Diretor de escola é preso suspeito de interferir em investigação sobre abuso sexual de alunas em Santarém
Diretor de escola é preso suspeito de interferir em investigação sobre abuso sexual de alunas em Santarém Divulgação Um diretor de escola municipal foi preso nesta segunda-feira (24), em Santarém, no oeste do Pará, suspeito de interferir nas investigações de um caso de abuso sexual envolvendo crianças e adolescentes de uma comunidade da região do Tapajós.
Segundo a Polícia Civil, ele já havia sido afastado das atividades e estava proibido de manter contato com as supostas vítimas, mas teria descumprido as medidas determinadas pela Justiça. ✅ Clique aqui e siga o canal g1 Santarém e Região no WhatsApp A investigação começou após a denúncia feita por uma adolescente à Delegacia da Criança e do Adolescente (DEACA).
Conforme as apurações avançaram, outras vítimas foram identificadas.
Até o momento, a polícia contabiliza cerca de oito vítimas, com idades entre 8 e 14 anos.
O caso também envolve um professor da comunidade, que foi preso anteriormente por suspeita de crimes sexuais contra crianças e adolescentes.
De acordo com a delegada Márcia Rabelo, as investigações apontaram que o diretor, além de ter conhecimento dos fatos, teria tentado dificultar o trabalho policial.
Segundo a delegada Milla Moura, o diretor chegou a ser alvo de medidas cautelares diversas da prisão, entre elas o afastamento das atividades e a proibição de contato com as vítimas e com pessoas ligadas ao caso.
A decisão, no entanto, teria sido descumprida.
Ainda conforme a Polícia Civil, o suspeito teria oferecido vantagens a familiares de vítimas na tentativa de interferir nos depoimentos e no andamento da investigação.
A polícia informou que o diretor e o professor investigado são familiares e pertencem a um grupo com outros parentes que vivem na comunidade.

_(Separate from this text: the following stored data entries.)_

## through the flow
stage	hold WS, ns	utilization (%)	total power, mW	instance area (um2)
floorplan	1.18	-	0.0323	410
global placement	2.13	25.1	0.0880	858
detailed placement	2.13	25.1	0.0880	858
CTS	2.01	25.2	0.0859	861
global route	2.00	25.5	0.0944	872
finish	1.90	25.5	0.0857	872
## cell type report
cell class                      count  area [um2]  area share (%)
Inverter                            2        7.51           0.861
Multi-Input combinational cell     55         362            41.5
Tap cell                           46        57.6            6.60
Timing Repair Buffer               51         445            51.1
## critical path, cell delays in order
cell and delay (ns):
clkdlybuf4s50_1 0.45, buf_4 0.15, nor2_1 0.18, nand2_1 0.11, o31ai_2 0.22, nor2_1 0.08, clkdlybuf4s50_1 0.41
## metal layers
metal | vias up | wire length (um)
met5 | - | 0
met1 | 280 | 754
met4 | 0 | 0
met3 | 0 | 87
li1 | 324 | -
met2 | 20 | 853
`flow/run.sh`:
```
#!/bin/bash
# OpenROAD 26Q1-2900-gdf79404cd8, Yosys 0.63+post, stock flow scripts
make -C /OpenROAD-flow-scripts/flow DESIGN_CONFIG=/design/flow/config.mk WORK_HOME=/design/flow/orfs finish
```
`flow/config.mk`:
```
export PLATFORM = sky130hd
export DESIGN_NAME = RegisterFile
export DESIGN_NICKNAME = RegisterFile
export VERILOG_FILES = /design/flow/design.v
export SDC_FILE = /design/flow/constraint.sdc
export NUM_CORES = 4
export LEC_CHECK = 1
export CORE_UTILIZATION = 40
```
`flow/constraint.sdc`:
```
current_design RegisterFile

set clk_period 1.7
set clk_io_pct 0.2

create_clock -name clk0 -period $clk_period [get_ports {Clock}]

set non_clock_inputs [all_inputs -no_clocks]
set_input_delay [expr $clk_period * $clk_io_pct] -clock clk0 $non_clock_inputs
set_output_delay [expr $clk_period * $clk_io_pct] -clock clk0 [all_outputs]
```
`flow/design.v`:
```
`timescale 1ns / 1ps
module RegisterFile(
    input wire[1:0] RS,
    input wire[1:0] RT,
    input wire[1:0] RD,
    input wire[15:0] WriteData,
    input wire RegWrite,
    input wire Clock,
    output wire[15:0] ReadRS,
    output wire[15:0] ReadRT
);
reg[15:0] Registers[3:0]; 
integer i;
initial 
begin
    for(i = 0; i < 4; i = i + 1)
        Registers[i] <= 16'd0;
end
always @(posedge Clock) 
  begin
    if (RegWrite && RD != 2'b00) begin
        Registers[RD] <= WriteData;
  end
end
assign ReadRS = Registers[RS]; 
assign ReadRT = Registers[RT];
endmodule
```
==> results.ini <==
[floorplan]
core_um2=6760
initCoreUtil_pct=41.4
die_w_um=85.6
chipArea_um2=7330
io_pins=56
fp.dieH_um=85.6
fp-row-count=30

[detailed_routing]
drtIter0Drc=64
drc_errors=0
viasPerCell=5.23
wl_per_cell_um=18.9
wl_mm=5.30
num_antenna_cells=0
vias=1465
final_antenna_net_count=0
dr.pass1.iters=4

[pwr]
p_int_w=0.00263
switchingPower_w=0.000660
power_switching_share_pct=20.1
peakVddDrop_mv=0.593
p_per_area_nw_per_um2=906
pwr-share-comb_pct=12.5
seqPwrFrac_pct=57.0
power.leakage_nw=1.31
p_clk_share_pct=30.5

[logic_synthesis]
synth_warnings=1
synth_flops=64
avgSynthCellArea_um2=25.9
ys_area_um2=2800
ys_cells=108
synth_cells=108
syn-cell-area_um2=2800
ys_seq_share_pct=68.7
ys_types=9

[layout]
top_register=Registers
reg.largest.list=Registers (64)
largest_reg_flops=64
syn2layout_area_growth_pct=29.7
fill_cells=547
stdcell_count=280
postLayoutCellArea_um2=3630
drive_above_1_share_pct=46.0
utilization_pct=53.7

[critical_path]
path_buffers=2
crit_path_end=ReadRT[8]
crit_type=flop to output pin
crit_slowest_cell=mux4_2
critical_path.top_delay_family=multiplexers
cp_max_fo=2
path_depth=3
crit_path_cell_trace=buf_6 -> mux4_2 -> buf_2
slowest_delay_ps=470
cp-start-kind=flop
startpoint=Registers[3][8]
critPathCaptureType=output pin
required_ps=1360
worst_ep_arrival_time_ps=1460

[grt]
antenna_found_initial=0
grt.total_usage_pct=17.1
grt_pass1_vias=1555
grt_pass1_wl_mm=8.15
grt_start_max_net_pins=17
grt-ovfl-total=0

[place]
dp_slack_ps=-718
place_congestion=0.691
port_buffers=55
dp_cells=259
placed_area_um2=3550
hpwl_mm=3.23

[timing]
whs_ps=634
fin_ws_ps=-102
fmax_mhz=555
rsz0062_at_grt=yes
slew_viol_final=0
period_minus_slack_ps=1800
hold_viol=0
finalSetupViolations=3
min_period_over_period_pct=106

[clock_tree]
cts_root_buf=clkbuf_8
clkTransAtPathRegs_ps=60
cts_tree=yes
cts_buffers=9
clock-sinks=64
clk_path_buf_depth=2
htree_levels=3

[min_path]
hold_path_class=primary input to flop

[run]
tool_warnings=27
cap_violations=0

[outcome]
violations=negative setup slack
outcome=complete, but fails checks

==> placed cells by master, fill, tap and decap left out <==
cell             Yosys  layout
and3_1               1       1
and3b_1              2       2
buf_12               2       5
buf_16               0       2
buf_2                4      32
buf_4                0       7
buf_6                2       1
bufbuf_16            0       2
clkbuf_1             0       4
clkbuf_8             0       9
clkdlybuf4s15_2      0       2
clkdlybuf4s50_1      0      19
clkinv_1             0       2
conb_1               1      16
edfxtp_1            64      64
mux4_2              20      32
`design/flow/design.v`:
```
`timescale 1ns / 1ps
module AND(
    input A,
    input B,
    output reg rez
);
always @* begin
    case({A,B})
        2'b00: rez = 1'b0;
        2'b01: rez = 1'b0;
        2'b10: rez = 1'b0;
        2'b11: rez = 1'b1;
    endcase
end
endmodule
`timescale 1ns / 1ps
module OR(
    input A,
    input B,
    output reg rez
);
always @* begin
    case({A,B})
        2'b00: rez = 1'b0;
        2'b01: rez = 1'b1;
        2'b10: rez = 1'b1;
        2'b11: rez = 1'b1;
    endcase
end
endmodule
`timescale 1ns / 1ps
module RippleCarryAdder(
  input [15:0] A,
  input [15:0] B,
  input CIN,
  output [15:0]Sum,
  output Overflow 
    );
  wire [15:0] carry;
 mbledhesi inst0(A[0], B[0], CIN, Sum[0], carry[0]);
 mbledhesi inst1(A[1], B[1], carry[0], Sum[1], carry[1]);
 mbledhesi inst2(A[2], B[2], carry[1], Sum[2], carry[2]);
 mbledhesi inst3(A[3], B[3], carry[2], Sum[3], carry[3]);
 mbledhesi inst4(A[4], B[4], carry[3], Sum[4], carry[4]);
 mbledhesi inst5(A[5], B[5], carry[4], Sum[5], carry[5]);
 mbledhesi inst6(A[6], B[6], carry[5], Sum[6], carry[6]);
 mbledhesi inst7(A[7], B[7], carry[6], Sum[7], carry[7]);
 mbledhesi inst8(A[8], B[8], carry[7], Sum[8], carry[8]);
 mbledhesi inst9(A[9], B[9], carry[8], Sum[9], carry[9]);
 mbledhesi inst10(A[10], B[10], carry[9], Sum[10], carry[10]);
 mbledhesi inst11(A[11], B[11], carry[10], Sum[11], carry[11]);
 mbledhesi inst12(A[12], B[12], carry[11], Sum[12], carry[12]);
 mbledhesi inst13(A[13], B[13], carry[12], Sum[13], carry[13]);
 mbledhesi inst14(A[14], B[14], carry[13], Sum[14], carry[14]);
 mbledhesi inst23(A[15], B[15], carry[14], Sum[15], carry[15]);  
  assign Overflow = carry[14] ^ carry[15];
endmodule
`timescale 1ns / 1ps
module SLTI (
  input [15:0] A, 
  input [15:0] B, 
  output rezultatiSLTI 
);
  wire [15:0] Bnegative, rez;
  assign Bnegative = ~B;
  RippleCarryAdder zbriti(A,Bnegative,1'b1, rez, overflow);
  wire  overflow;
  assign rezultatiSLTI = overflow ^ rez[15];
endmodule
`timescale 1ns / 1ps
module XOR(
        input A,
        input B,
        output reg rez
    );
    always @* begin
    case({A,B})
        2'b00: rez = 1'b0;
        2'b01: rez = 1'b1;
        2'b10: rez = 1'b1;
        2'b11: rez = 1'b0;
    endcase
    end
endmodule
`timescale 1ns / 1ps
module alu16bit (
    input [15:0] A,
    input [15:0] B,
    input BNegate,
    input [2:0] Op,
    input [3:0] shamt,
    output Zero,
    output reg [15:0] Result,
    output Overflow,
    output CarryOut
);
    wire [14:0] COUT;
    wire [15:0] aResult;
    wire LessThanRslt;
    SLTI perSLTI(A, B, LessThanRslt);
    wire [15:0] ResultSLL, ResultSRA;
    barrelShifterSLL SLL(A, shamt, ResultSLL);
    barrelShifterSRA SRA(A, shamt, ResultSRA);
alu1bit ALU0(A[0], B[0], BNegate, BNegate, LessThanRslt, Op, aResult[0], COUT[0]); 
alu1bit ALU1(A[1], B[1], COUT[0], BNegate, 0, Op, aResult[1], COUT[1]);
alu1bit ALU2(A[2], B[2], COUT[1], BNegate, 0, Op, aResult[2], COUT[2]);
alu1bit ALU3(A[3], B[3], COUT[2], BNegate, 0, Op, aResult[3], COUT[3]);
alu1bit ALU4(A[4], B[4], COUT[3], BNegate, 0, Op, aResult[4], COUT[4]);
alu1bit ALU5(A[5], B[5], COUT[4], BNegate, 0, Op, aResult[5], COUT[5]);
alu1bit ALU6(A[6], B[6], COUT[5], BNegate, 0, Op, aResult[6], COUT[6]);
alu1bit ALU7(A[7], B[7], COUT[6], BNegate, 0, Op, aResult[7], COUT[7]);
alu1bit ALU8(A[8], B[8], COUT[7], BNegate, 0, Op, aResult[8], COUT[8]);
alu1bit ALU9(A[9], B[9], COUT[8], BNegate, 0, Op, aResult[9], COUT[9]);
alu1bit ALU10(A[10], B[10], COUT[9], BNegate, 0, Op, aResult[10], COUT[10]);
alu1bit ALU11(A[11], B[11], COUT[10], BNegate, 0, Op, aResult[11], COUT[11]);
alu1bit ALU12(A[12], B[12], COUT[11], BNegate, 0, Op, aResult[12], COUT[12]);
alu1bit ALU13(A[13], B[13], COUT[12], BNegate, 0, Op, aResult[13], COUT[13]);
alu1bit ALU14(A[14], B[14], COUT[13], BNegate, 0, Op, aResult[14], COUT[14]);
alu1bit ALU15(A[15], B[15], COUT[14], BNegate, 0, Op, aResult[15], CarryOut);
    always @(*) begin
        case(Op)
            3'b110: Result = ResultSLL; 
            3'b111: Result = ResultSRA; 
            default: Result = aResult; 
        endcase
      end
  assign Overflow = COUT[14] ^ CarryOut;  
      assign Zero = ~(aResult[0] | aResult[1] | aResult[2] | aResult[3] |
                    aResult[4] | aResult[5] | aResult[6] | aResult[7] |
                    aResult[8] | aResult[9] | aResult[10] | aResult[11] |
                    aResult[12] | aResult[13] | aResult[14] | aResult[15]);
endmodule
`timescale 1ns / 1ps
module alu1bit(
    input A,
    input B,
    input CIN,
    input BInvert, 
    input Less,
    input [2:0] Op, 
    output Result,
    output CarryOut
);
    wire JoB, B_mux, mbledhesiTeli, and_teli, or_teli, xor_teli;
    assign JoB = ~B;
    mux2ne1 B_mux2to1(B, JoB, BInvert, B_mux);
    AND andf(A, B_mux, and_teli);
    OR orf(A, B_mux, or_teli);
    XOR xorf(A, B_mux, xor_teli);
    mbledhesi m1(A, B_mux, CIN, mbledhesiTeli, CarryOut);
    mux8ne1 MuxiKryesor(
        .Hyrja0(and_teli),            
        .Hyrja1(Less),                
        .Hyrja2(or_teli),             
        .Hyrja3(xor_teli),            
        .Hyrja4(mbledhesiTeli),       
        .Hyrja5(1'b0),                
        .Hyrja6(1'b0),                
        .Hyrja7(1'b0),                
        .Sel(Op),
        .Dalja(Result)
    );
endmodule
`timescale 1ns / 1ps
module barrelShifterSLL(
  input [15:0] data, 
  input [3:0] shamt, 
  output reg [15:0] result
);
    wire [15:0] stage1, stage2, stage3, stage4;
    assign stage1 = shamt[0] ? {data[14:0], 1'b0} : data;
    assign stage2 = shamt[1] ? {stage1[13:0], 2'b00} : stage1;
    assign stage3 = shamt[2] ? {stage2[11:0], 4'b0000} : stage2;
    assign stage4 = shamt[3] ? {stage3[7:0], 8'b00000000} : stage3;
    always @* begin
        result = stage4;
    end
endmodule
`timescale 1ns / 1ps
module barrelShifterSRA(
    input [15:0] data, 
    input [3:0] shamt, 
    output reg [15:0] result
);
    wire [15:0] stage1, stage2, stage3, stage4;
    wire signBit = data[15];
    assign stage1 = shamt[0] ? {{1{signBit}}, data[15:1]} : data;
    assign stage2 = shamt[1] ? {{2{signBit}}, stage1[15:2]} : stage1;
    assign stage3 = shamt[2] ? {{4{signBit}}, stage2[15:4]} : stage2;
    assign stage4 = shamt[3] ? {{8{signBit}}, stage3[15:8]} : stage3;
    always @* begin
        result = stage4;
    end
endmodule
`timescale 1ns / 1ps
module mbledhesi(
    input A,
    input B,
    input CIN,
    output Shuma,
    output COUT
    );
    assign Shuma = A ^ B ^ CIN;
    assign COUT = CIN & A | CIN & B | A & B;
endmodule
`timescale 1ns / 1ps
module mux2ne1(
    input A,
    input B,
    input Sel,
    output Out
);
    assign Out = Sel ? B : A;
endmodule
`timescale 1ns / 1ps
module mux8ne1(
    input Hyrja0,
    input Hyrja1,
    input Hyrja2,
    input Hyrja3,
    input Hyrja4,
    input Hyrja5,
    input Hyrja6,
    input Hyrja7,
    input [2:0] Sel,
    output reg Dalja
);
   always @* begin
     case(Sel)
        3'b000: Dalja = Hyrja0;
        3'b001: Dalja = Hyrja1;
        3'b010: Dalja = Hyrja2;
        3'b011: Dalja = Hyrja3;
        3'b100: Dalja = Hyrja4; 
    endcase
    end
endmodule
```
<file path="design.v">
`timescale 1ns / 1ps
module mbledhesiCLA(
    input [15:0] A,
    input [15:0] B,
    input CIN,
    output [15:0] S
    );
    wire g0, g1, g2, g3, g4, g5, g6, g7, g8, g9, g10, g11, g12, g13, g14, g15;
    wire p0, p1, p2, p3, p4, p5, p6, p7, p8, p9, p10, p11, p12, p13, p14, p15;
    wire c0, c1, c2, c3, c4, c5, c6, c7, c8, c9, c10, c11, c12, c13, c14;
      and (g0, A[0], B[0]), (g1, A[1], B[1]), (g2, A[2], B[2]), (g3, A[3], B[3]),
        (g4, A[4], B[4]), (g5, A[5], B[5]), (g6, A[6], B[6]), (g7, A[7], B[7]),
        (g8, A[8], B[8]), (g9, A[9], B[9]), (g10, A[10], B[10]), (g11, A[11], B[11]),
        (g12, A[12], B[12]), (g13, A[13], B[13]), (g14, A[14], B[14]), (g15, A[15], B[15]);
    xor (p0, A[0], B[0]), (p1, A[1], B[1]), (p2, A[2], B[2]), (p3, A[3], B[3]),
        (p4, A[4], B[4]), (p5, A[5], B[5]), (p6, A[6], B[6]), (p7, A[7], B[7]),
        (p8, A[8], B[8]), (p9, A[9], B[9]), (p10, A[10], B[10]), (p11, A[11], B[11]),
        (p12, A[12], B[12]), (p13, A[13], B[13]), (p14, A[14], B[14]), (p15, A[15], B[15]);
    xor (S[0], p0, CIN),
        (S[1], p1, c0),
        (S[2], p2, c1),
        (S[3], p3, c2),
        (S[4], p4, c3),
        (S[5], p5, c4),
        (S[6], p6, c5),
        (S[7], p7, c6),
        (S[8], p8, c7),
        (S[9], p9, c8),
        (S[10], p10, c9),
        (S[11], p11, c10),
        (S[12], p12, c11),
        (S[13], p13, c12),
        (S[14], p14, c13),
        (S[15], p15, c14);
assign c0 = g0 | (p0 & CIN),
       c1 = g1 | (p1 & g0) | (p1 & p0 & CIN),
       c2 = g2 | (p2 & g1) | (p2 & p1 & g0) | (p2 & p1 & p0 & CIN),
       c3 = g3 | (p3 & g2) | (p3 & p2 & g1) | (p3 & p2 & p1 & g0) | (p3 & p2 & p1 & p0 & CIN),
       c4 = g4 | (p4 & g3) | (p4 & p3 & g2) | (p4 & p3 & p2 & g1) | (p4 & p3 & p2 & p1 & g0) | (p4 & p3 & p2 & p1 & p0 & CIN),
       c5 = g5 | (p5 & g4) | (p5 & p4 & g3) | (p5 & p4 & p3 & g2) | (p5 & p4 & p3 & p2 & g1) | (p5 & p4 & p3 & p2 & p1 & g0) | (p5 & p4 & p3 & p2 & p1 & p0 & CIN),
       c6 = g6 | (p6 & g5) | (p6 & p5 & g4) | (p6 & p5 & p4 & g3) | (p6 & p5 & p4 & p3 & g2) | (p6 & p5 & p4 & p3 & p2 & g1) | (p6 & p5 & p4 & p3 & p2 & p1 & g0) | (p6 & p5 & p4 & p3 & p2 & p1 & p0 & CIN),
       c7 = g7 | (p7 & g6) | (p7 & p6 & g5) | (p7 & p6 & p5 & g4) | (p7 & p6 & p5 & p4 & g3) | (p7 & p6 & p5 & p4 & p3 & g2) | (p7 & p6 & p5 & p4 & p3 & p2 & g1) | (p7 & p6 & p5 & p4 & p3 & p2 & p1 & g0) | (p7 & p6 & p5 & p4 & p3 & p2 & p1 & p0 & CIN),
       c8 = g8 | (p8 & g7) | (p8 & p7 & g6) | (p8 & p7 & p6 & g5) | (p8 & p7 & p6 & p5 & g4) | (p8 & p7 & p6 & p5 & p4 & g3) | (p8 & p7 & p6 & p5 & p4 & p3 & g2) | (p8 & p7 & p6 & p5 & p4 & p3 & p2 & g1) | (p8 & p7 & p6 & p5 & p4 & p3 & p2 & p1 & g0) | (p8 & p7 & p6 & p5 & p4 & p3 & p2 & p1 & p0 & CIN),
       c9 = g9 | (p9 & g8) | (p9 & p8 & g7) | (p9 & p8 & p7 & g6) | (p9 & p8 & p7 & p6 & g5) | (p9 & p8 & p7 & p6 & p5 & g4) | (p9 & p8 & p7 & p6 & p5 & p4 & g3) | (p9 & p8 & p7 & p6 & p5 & p4 & p3 & g2) | (p9 & p8 & p7 & p6 & p5 & p4 & p3 & p2 & g1) | (p9 & p8 & p7 & p6 & p5 & p4 & p3 & p2 & p1 & g0) | (p9 & p8 & p7 & p6 & p5 & p4 & p3 & p2 & p1 & p0 & CIN),
       c10 = g10 | (p10 & g9) | (p10 & p9 & g8) | (p10 & p9 & p8 & g7) | (p10 & p9 & p8 & p7 & g6) | (p10 & p9 & p8 & p7 & p6 & g5) | (p10 & p9 & p8 & p7 & p6 & p5 & g4) | (p10 & p9 & p8 & p7 & p6 & p5 & p4 & g3) | (p10 & p9 & p8 & p7 & p6 & p5 & p4 & p3 & g2) | (p10 & p9 & p8 & p7 & p6 & p5 & p4 & p3 & p2 & g1) | (p10 & p9 & p8 & p7 & p6 & p5 & p4 & p3 & p2 & p1 & g0) | (p10 & p9 & p8 & p7 & p6 & p5 & p4 & p3 & p2 & p1 & p0 & CIN),
       c11 = g11 | (p11 & g10) | (p11 & p10 & g9) | (p11 & p10 & p9 & g8) | (p11 & p10 & p9 & p8 & g7) | (p11 & p10 & p9 & p8 & p7 & g6) | (p11 & p10 & p9 & p8 & p7 & p6 & g5) | (p11 & p10 & p9 & p8 & p7 & p6 & p5 & g4) | (p11 & p10 & p9 & p8 & p7 & p6 & p5 & p4 & g3) | (p11 & p10 & p9 & p8 & p7 & p6 & p5 & p4 & p3 & g2) | (p11 & p10 & p9 & p8 & p7 & p6 & p5 & p4 & p3 & p2 & g1) | (p11 & p10 & p9 & p8 & p7 & p6 & p5 & p4 & p3 & p2 & p1 & g0) | (p11 & p10 & p9 & p8 & p7 & p6 & p5 & p4 & p3 & p2 & p1 & p0 & CIN),
       c12 = g12 | (p12 & g11) | (p12 & p11 & g10) | (p12 & p11 & p10 & g9) | (p12 & p11 & p10 & p9 & g8) | (p12 & p11 & p10 & p9 & p8 & g7) | (p12 & p11 & p10 & p9 & p8 & p7 & g6) | (p12 & p11 & p10 & p9 & p8 & p7 & p6 & g5) | (p12 & p11 & p10 & p9 & p8 & p7 & p6 & p5 & g4) | (p12 & p11 & p10 & p9 & p8 & p7 & p6 & p5 & p4 & g3) | (p12 & p11 & p10 & p9 & p8 & p7 & p6 & p5 & p4 & p3 & g2) | (p12 & p11 & p10 & p9 & p8 & p7 & p6 & p5 & p4 & p3 & p2 & g1) | (p12 & p11 & p10 & p9 & p8 & p7 & p6 & p5 & p4 & p3 & p2 & p1 & g0) | (p12 & p11 & p10 & p9 & p8 & p7 & p6 & p5 & p4 & p3 & p2 & p1 & p0 & CIN),
       c13 = g13 | (p13 & g12) | (p13 & p12 & g11) | (p13 & p12 & p11 & g10) | (p13 & p12 & p11 & p10 & g9) | (p13 & p12 & p11 & p10 & p9 & g8) | (p13 & p12 & p11 & p10 & p9 & p8 & g7) | (p13 & p12 & p11 & p10 & p9 & p8 & p7 & g6) | (p13 & p12 & p11 & p10 & p9 & p8 & p7 & p6 & g5) | (p13 & p12 & p11 & p10 & p9 & p8 & p7 & p6 & p5 & g4) | (p13 & p12 & p11 & p10 & p9 & p8 & p7 & p6 & p5 & p4 & g3) | (p13 & p12 & p11 & p10 & p9 & p8 & p7 & p6 & p5 & p4 & p3 & g2) | (p13 & p12 & p11 & p10 & p9 & p8 & p7 & p6 & p5 & p4 & p3 & p2 & g1) | (p13 & p12 & p11 & p10 & p9 & p8 & p7 & p6 & p5 & p4 & p3 & p2 & p1 & g0) | (p13 & p12 & p11 & p10 & p9 & p8 & p7 & p6 & p5 & p4 & p3 & p2 & p1 & p0 & CIN),
       c14 = g14 | (p14 & g13) | (p14 & p13 & g12) | (p14 & p13 & p12 & g11) | (p14 & p13 & p12 & p11 & g10) | (p14 & p13 & p12 & p11 & p10 & g9) | (p14 & p13 & p12 & p11 & p10 & p9 & g8) | (p14 & p13 & p12 & p11 & p10 & p9 & p8 & g7) | (p14 & p13 & p12 & p11 & p10 & p9 & p8 & p7 & g6) | (p14 & p13 & p12 & p11 & p10 & p9 & p8 & p7 & p6 & g5) | (p14 & p13 & p12 & p11 & p10 & p9 & p8 & p7 & p6 & p5 & g4) | (p14 & p13 & p12 & p11 & p10 & p9 & p8 & p7 & p6 & p5 & p4 & g3) | (p14 & p13 & p12 & p11 & p10 & p9 & p8 & p7 & p6 & p5 & p4 & p3 & g2) | (p14 & p13 & p12 & p11 & p10 & p9 & p8 & p7 & p6 & p5 & p4 & p3 & p2 & g1) | (p14 & p13 & p12 & p11 & p10 & p9 & p8 & p7 & p6 & p5 & p4 & p3 & p2 & p1 & g0) | (p14 & p13 & p12 & p11 & p10 & p9 & p8 & p7 & p6 & p5 & p4 & p3 & p2 & p1 & p0 & CIN);
endmodule
</file>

Segundo a investigação, eles teriam exercido influência sobre moradores.
A delegada Márcia Rabelo afirmou que o diretor é suspeito de usar também poder financeiro para tentar impedir que vítimas denunciassem os casos ou para que mudassem os relatos.
As autoridades afirmam que algumas crianças e adolescentes chegaram a alterar depoimentos após supostas interferências.
A situação foi comunicada à Justiça, que determinou a prisão preventiva do diretor.